22 Scraping tables from PDFs

For this chapter you’ll need the following file, which is available for download here: usbp_stats_fy2017_sector_profile.pdf.

Government agencies in particular like to release their data in long PDFs which often have the data we want in a table on one of the pages. To use this data we need to scrape it from the PDF into R. In the majority of cases when you want data from a PDF it will be in a table. Essentially the data will be an Excel file inside of a PDF. This format is not altogether different from what we’ve done before.

Let’s first take a look at the data we will be scraping. The first step in any PDF scraping should be to look at the PDF and try to think about the best way to approach this particular problem. While all PDF scraping follows a general format, you cannot necessarily reuse your old code as each situation is likely slightly different. Our data is from the US Customs and Border Protection (CBP) and contains a wealth of information about apprehensions and contraband seizures in border sectors.

We will be using the Sector Profile 2017 PDF which has information in four tables, three of which we’ll scrape and then combine together. The data was downloaded from the US Customs and Border Protection “Stats and Summaries” page here. If you’re interested in using more of their data, some of it has been cleaned and made available here.

The file we want to use is called “usbp_stats_fy2017_sector_profile.pdf” and has four tables in the PDF. Let’s take a look at them one at a time, understanding what variables are available, and what units each row is in. Then we’ll start scraping the tables.
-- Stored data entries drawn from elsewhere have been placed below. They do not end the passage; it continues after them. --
==> config.mk <==
export PLATFORM = sky130hd
export DESIGN_NAME = clcr_ctrl
export DESIGN_NICKNAME = d
export VERILOG_FILES = /design/src/hdl/clcr_pkg.sv /design/src/hdl/clcr_ctrl.sv
export SDC_FILE = /design/constraint.sdc
export NUM_CORES = 1
export LEC_CHECK = 0
export ABC_AREA = 1
export BUFFER_PORTS_ARGS = -buffer_cell sky130_fd_sc_hd__buf_2
export CORE_AREA = 8 8 45 47
export CTS_CLUSTER_DIAMETER = 80
export DETAILED_ROUTE_END_ITERATION = 12
export DIE_AREA = 0 0 53 55
export PLACE_DENSITY = 0.63
export SETUP_SLACK_MARGIN = 0.5
export SLEW_MARGIN = 30
export SYNTH_ARGS = -nofsm -noshare
export SYNTH_HDL_FRONTEND = slang
export SYNTH_SLANG_ARGS = --single-unit
==> constraint.sdc <==
create_clock -name clk -period 1.45 [get_ports clk]
set_input_delay 0 -clock clk [delete_from_list [all_inputs] [get_ports clk]]
set_output_delay 0 -clock clk [all_outputs]
set_load 0.01 [all_outputs]
## config.mk

```make
export PLATFORM = sky130hd
export DESIGN_NAME = link_frame_builder
export DESIGN_NICKNAME = d
export VERILOG_FILES = /design/src/rtl/lfb_pkg.sv /design/src/rtl/lfb_front.sv /design/src/rtl/lfb_queue.sv /design/src/rtl/lfb_back.sv /design/src/rtl/link_frame_builder.sv
export SDC_FILE = /design/constraint.sdc
export NUM_CORES = 1
export LEC_CHECK = 0
export BUFFER_PORTS_ARGS = -buffer_cell sky130_fd_sc_hd__buf_2
export CAP_MARGIN = 20
export CORE_UTILIZATION = 45
export DETAILED_ROUTE_END_ITERATION = 7
export SLEW_MARGIN = 20
export SYNTH_ARGS = -nofsm -noshare
export SYNTH_HDL_FRONTEND = slang
export SYNTH_SLANG_ARGS = --single-unit
```

## constraint.sdc

```tcl
create_clock -name clk -period 5.2 [get_ports clk]
set_input_delay 1.04 -clock clk [delete_from_list [all_inputs] [get_ports clk]]
set_output_delay 1.04 -clock clk [all_outputs]
set_load 0.005 [all_outputs]
```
The first table is “Sector Profile - Fiscal Year 2017 (Oct. 1st through Sept. 30th)”. Before we even look down more at the table, the title is important. It is for fiscal year 2017, not calendar year 2017, which is more common in the data we usually use. This is important if we ever want to merge this data with other data sets. If possible, we would have to get data that is monthly so we can just use October 2016 through September 2017 to match up properly.
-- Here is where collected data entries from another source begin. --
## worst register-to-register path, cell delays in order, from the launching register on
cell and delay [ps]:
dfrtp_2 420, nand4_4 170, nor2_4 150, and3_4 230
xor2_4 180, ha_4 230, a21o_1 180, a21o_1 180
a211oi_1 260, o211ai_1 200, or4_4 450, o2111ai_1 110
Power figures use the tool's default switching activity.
`config.mk`:
```
export PLATFORM = sky130hd
export DESIGN_NAME = bmo3_queue
export DESIGN_NICKNAME = d
export VERILOG_FILES = /design/src/bmo3_pkg.sv /design/src/bmo3_queue.sv
export SDC_FILE = /design/constraint.sdc
export NUM_CORES = 1
export LEC_CHECK = 0
export BUFFER_PORTS_ARGS = -buffer_cell sky130_fd_sc_hd__buf_2
export CAP_MARGIN = 30
export CORE_ASPECT_RATIO = 1.4
export CORE_MARGIN = 10
export CORE_UTILIZATION = 54
export CTS_CLUSTER_SIZE = 24
export DETAILED_ROUTE_END_ITERATION = 8
export PLACE_DENSITY = 0.76
export SLEW_MARGIN = 10
export SYNTH_ARGS = -nofsm -noshare
export SYNTH_HDL_FRONTEND = slang
export SYNTH_SLANG_ARGS = --single-unit
```
`constraint.sdc`:
```
create_clock -name aclk -period 1.65 [get_ports aclk]
set_input_delay 0 -clock aclk [delete_from_list [all_inputs] [get_ports aclk]]
set_output_delay 0 -clock aclk [all_outputs]
set_load 0.02 [all_outputs]
```
[config.mk]
export PLATFORM = sky130hd
export DESIGN_NAME = bmo3_window
export DESIGN_NICKNAME = d
export VERILOG_FILES = /design/src/bmo3_pkg.sv /design/src/bmo3_window.sv
export SDC_FILE = /design/constraint.sdc
export NUM_CORES = 2
export LEC_CHECK = 0
export BUFFER_PORTS_ARGS = -buffer_cell sky130_fd_sc_hd__buf_2
export CAP_MARGIN = 40
export CORE_ASPECT_RATIO = 0.8
export CORE_MARGIN = 2
export CORE_UTILIZATION = 25
export DETAILED_ROUTE_END_ITERATION = 8
export GPL_TIMING_DRIVEN = 0
export PLACE_DENSITY = 0.49
export SLEW_MARGIN = 15
export SYNTH_ARGS = -nofsm -noshare
export SYNTH_HDL_FRONTEND = slang
export SYNTH_SLANG_ARGS = --single-unit
[constraint.sdc]
create_clock -name aclk -period 14.85 [get_ports aclk]
set_input_delay 2.97 -clock aclk [delete_from_list [all_inputs] [get_ports aclk]]
set_output_delay 2.97 -clock aclk [all_outputs]
set_load 0.01 [all_outputs]
[src/bmo3_pkg.sv]
`default_nettype none

package bmo3_pkg;

    // Default size limits for the image.
    localparam int MAX_WIDTH_DEF  = 1024;
    localparam int MAX_HEIGHT_DEF = 1024;

    // Field widths fixed by the interface.
    localparam int CFG_W   = 11;
    localparam int INDEX_W = 2;
    localparam int PIX_W   = 8;

    // Register indexes on the configuration channel.
    localparam logic [INDEX_W-1:0] REG_IMAGE_WIDTH   = 2'd0;
    localparam logic [INDEX_W-1:0] REG_IMAGE_HEIGHT  = 2'd1;
    localparam logic [INDEX_W-1:0] REG_ELEMENT_SHAPE = 2'd2;

    // Register values after reset.
    localparam logic [CFG_W-1:0] RESET_WIDTH  = 11'd640;
    localparam logic [CFG_W-1:0] RESET_HEIGHT = 11'd480;

    // Structuring elements, bit (row * 3 + col), row 0 on top.
    localparam logic [8:0] CROSS_MASK  = 9'b010_111_010;
    localparam logic [8:0] SQUARE_MASK = 9'b111_111_111;

    // Output pixel codes.
    localparam logic [PIX_W-1:0] PIX_FG = 8'd0;
    localparam logic [PIX_W-1:0] PIX_BG = 8'd255;

    // Depth of the queue between front and back.
    localparam int QUEUE_DEPTH = 4;

    typedef enum logic {
        CMD_PIXEL = 1'b0,
        CMD_DRAIN = 1'b1
    } cmd_t;

    // One sample of the raster stream as the back end sees it.
    typedef struct packed {
        logic bg;     // background bit of the sample, outside samples are background
        logic first;  // first sample of a frame
        logic e_act;  // an eroded center exists for this sample
        logic emit;   // an opened result leaves for this sample
        logic last;   // that result is the last one of the frame
    } sample_t;

endpackage

`default_nettype wire

[src/bmo3_window.sv]
`default_nettype none

module bmo3_window
    import bmo3_pkg::*;
#(
    parameter  int MAX_WIDTH  = MAX_WIDTH_DEF,
    parameter  int MAX_HEIGHT = MAX_HEIGHT_DEF,
    localparam int COL_W = $clog2(MAX_WIDTH),
    localparam int WW    = $clog2(MAX_WIDTH + 1),
    localparam int HW    = $clog2(MAX_HEIGHT + 1),
    localparam int ROW_W = $clog2(MAX_HEIGHT + 3)
)(
    input  wire logic          aclk,
    input  wire logic          aresetn,
    input  wire logic          adv,
    input  wire logic          clr,
    input  wire logic          dilate,
    input  wire logic          shape,
    input  wire logic [WW-1:0] width,
    input  wire logic [HW-1:0] height,
    input  wire logic          in_valid,
    input  wire logic          in_bit,
    input  wire sample_t       in_smp,
    output logic               out_valid,
    output logic               out_bit,
    output sample_t            out_smp
);

    // Two line delays of one row each.
    logic line_a_mem [MAX_WIDTH];
    logic line_b_mem [MAX_WIDTH];

    logic [COL_W-1:0] last_col;
    logic [COL_W-1:0] ptr_a_reg;
    logic [COL_W-1:0] ptr_b_reg;

    logic             v1_reg;
    logic             bit1_reg;
    logic             rd_a_reg;
    sample_t          smp1_reg;

    logic             v2_reg;
    logic             x0_reg;
    logic             x1_reg;
    logic             rd_b_reg;
    sample_t          smp2_reg;

    logic             v3_reg;
    sample_t          smp3_reg;
    logic [2:0]       win_top_reg;
    logic [2:0]       win_mid_reg;
    logic [2:0]       win_bot_reg;
    logic [ROW_W-1:0] row3_reg;
    logic [COL_W-1:0] col3_reg;

    logic [ROW_W-1:0] cnt_row_reg;
    logic [COL_W-1:0] cnt_col_reg;
    logic [ROW_W-1:0] cur_row;
    logic [COL_W-1:0] cur_col;
    logic             act2;

    logic             v4_reg;
    logic             bit4_reg;
    sample_t          smp4_reg;

    logic [2:0]       row_ok;
    logic [2:0]       col_ok;
    logic [2:0]       win [3];
    logic [8:0]       mask;
    logic             erode_bg;
    logic             dilate_bg;

    assign last_col = COL_W'(width - WW'(1));

    // Stage 1: first line delay, read before write at the same column.
    always_ff @(posedge aclk) begin
        if (adv && in_valid) begin
            rd_a_reg              <= line_a_mem[ptr_a_reg];
            line_a_mem[ptr_a_reg] <= in_bit;
        end
        if (adv) begin
            bit1_reg <= in_bit;
            smp1_reg <= in_smp;
        end
    end

    // Stage 2: second line delay fed by the first.
    always_ff @(posedge aclk) begin
        if (adv && v1_reg) begin
            rd_b_reg              <= line_b_mem[ptr_b_reg];
            line_b_mem[ptr_b_reg] <= rd_a_reg;
        end
        if (adv) begin
            x0_reg   <= bit1_reg;
            x1_reg   <= rd_a_reg;
            smp2_reg <= smp1_reg;
        end
    end

    // Center position of the window: restarts with each frame.
    assign act2    = dilate ? smp2_reg.emit : smp2_reg.e_act;
    assign cur_row = smp2_reg.first ? '0 : cnt_row_reg;
    assign cur_col = smp2_reg.first ? '0 : cnt_col_reg;

    // Stage 3: shift the 3x3 window and latch the center position.
    always_ff @(posedge aclk) begin
        if (adv && v2_reg) begin
            win_top_reg <= {win_top_reg[1:0], rd_b_reg};
            win_mid_reg <= {win_mid_reg[1:0], x1_reg};
            win_bot_reg <= {win_bot_reg[1:0], x0_reg};
        end
        if (adv) begin
            smp3_reg <= smp2_reg;
            row3_reg <= cur_row;
            col3_reg <= cur_col;
        end
    end

    // Neighbors that fall outside the image are treated as background.
    assign row_ok[0] = (row3_reg != '0);
    assign row_ok[1] = 1'b1;
    assign row_ok[2] = ((ROW_W + 1)'(row3_reg) + (ROW_W + 1)'(1)) < (ROW_W + 1)'(height);
    assign col_ok[0] = (col3_reg != '0);
    assign col_ok[1] = 1'b1;
    assign col_ok[2] = (col3_reg != last_col);

    assign win[0] = win_top_reg;
    assign win[1] = win_mid_reg;
    assign win[2] = win_bot_reg;
    assign mask   = shape ? SQUARE_MASK : CROSS_MASK;

    // Erosion is background if any element tap is; dilation only if all are.
    always_comb begin
        erode_bg  = 1'b0;
        dilate_bg = 1'b1;
        for (int i = 0; i < 3; i++) begin
            for (int j = 0; j < 3; j++) begin
                if (mask[i * 3 + j]) begin
                    erode_bg  = erode_bg | !(row_ok[i] && col_ok[j]) | win[i][2 - j];
                    dilate_bg = dilate_bg & (!(row_ok[i] && col_ok[j]) | win[i][2 - j]);
                end
            end
        end
    end

    // Stage 4: registered window result.
    always_ff @(posedge aclk) begin
        if (adv) begin
            bit4_reg <= dilate ? dilate_bg : erode_bg;
            smp4_reg <= smp3_reg;
        end
    end

    // Valid bits, line pointers and the position counter.
    always_ff @(posedge aclk) begin
        if (!aresetn) begin
            v1_reg      <= 1'b0;
            v2_reg      <= 1'b0;
            v3_reg      <= 1'b0;
            v4_reg      <= 1'b0;
            ptr_a_reg   <= '0;
            ptr_b_reg   <= '0;
            cnt_row_reg <= '0;
            cnt_col_reg <= '0;
        end else if (clr) begin
            ptr_a_reg   <= '0;
            ptr_b_reg   <= '0;
            cnt_row_reg <= '0;
            cnt_col_reg <= '0;
        end else if (adv) begin
            v1_reg <= in_valid;
            v2_reg <= v1_reg;
            v3_reg <= v2_reg;
            v4_reg <= v3_reg;
            if (in_valid) begin
                ptr_a_reg <= (ptr_a_reg == last_col) ? '0 : ptr_a_reg + COL_W'(1);
            end
            if (v1_reg) begin
                ptr_b_reg <= (ptr_b_reg == last_col) ? '0 : ptr_b_reg + COL_W'(1);
            end
            if (v2_reg && (smp2_reg.first || act2)) begin
                if (!act2) begin
                    cnt_row_reg <= cur_row;
                    cnt_col_reg <= cur_col;
                end else if (cur_col == last_col) begin
                    cnt_row_reg <= cur_row + ROW_W'(1);
                    cnt_col_reg <= '0;
                end else begin
                    cnt_row_reg <= cur_row;
                    cnt_col_reg <= cur_col + COL_W'(1);
                end
            end
        end
    end

    assign out_valid = v4_reg;
    assign out_bit   = bit4_reg;
    assign out_smp   = smp4_reg;

endmodule

`default_nettype wire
Now if we look more at the table, we can see that each row is a section of the US border. There are three main sections - Coastal, Northern, and Southwest, with subsections of each also included. The bottom row is the sum of all these sections and gives us nationwide data. Many government data sets will be like this form with sections and subsections in the same table. Watch out when doing mathematical operations! Just summing any of these columns will give you triple the true value due to the presence of nationwide, sectional, and subsectional data.

There are 9 columns in the data other than the border section identifier. We have total apprehensions, apprehensions for people who are not Mexican citizens, marijuana and cocaine seizures (in pounds), the number of accepted prosecutions (presumably of those apprehended), and the number of CBP agents assaulted. The last two columns have the number of people rescued by CBP and the number of people who died (it is unclear from this data alone if this is solely people in custody or deaths during crossing the border). These two columns are also special as they only have data for the Southwest border.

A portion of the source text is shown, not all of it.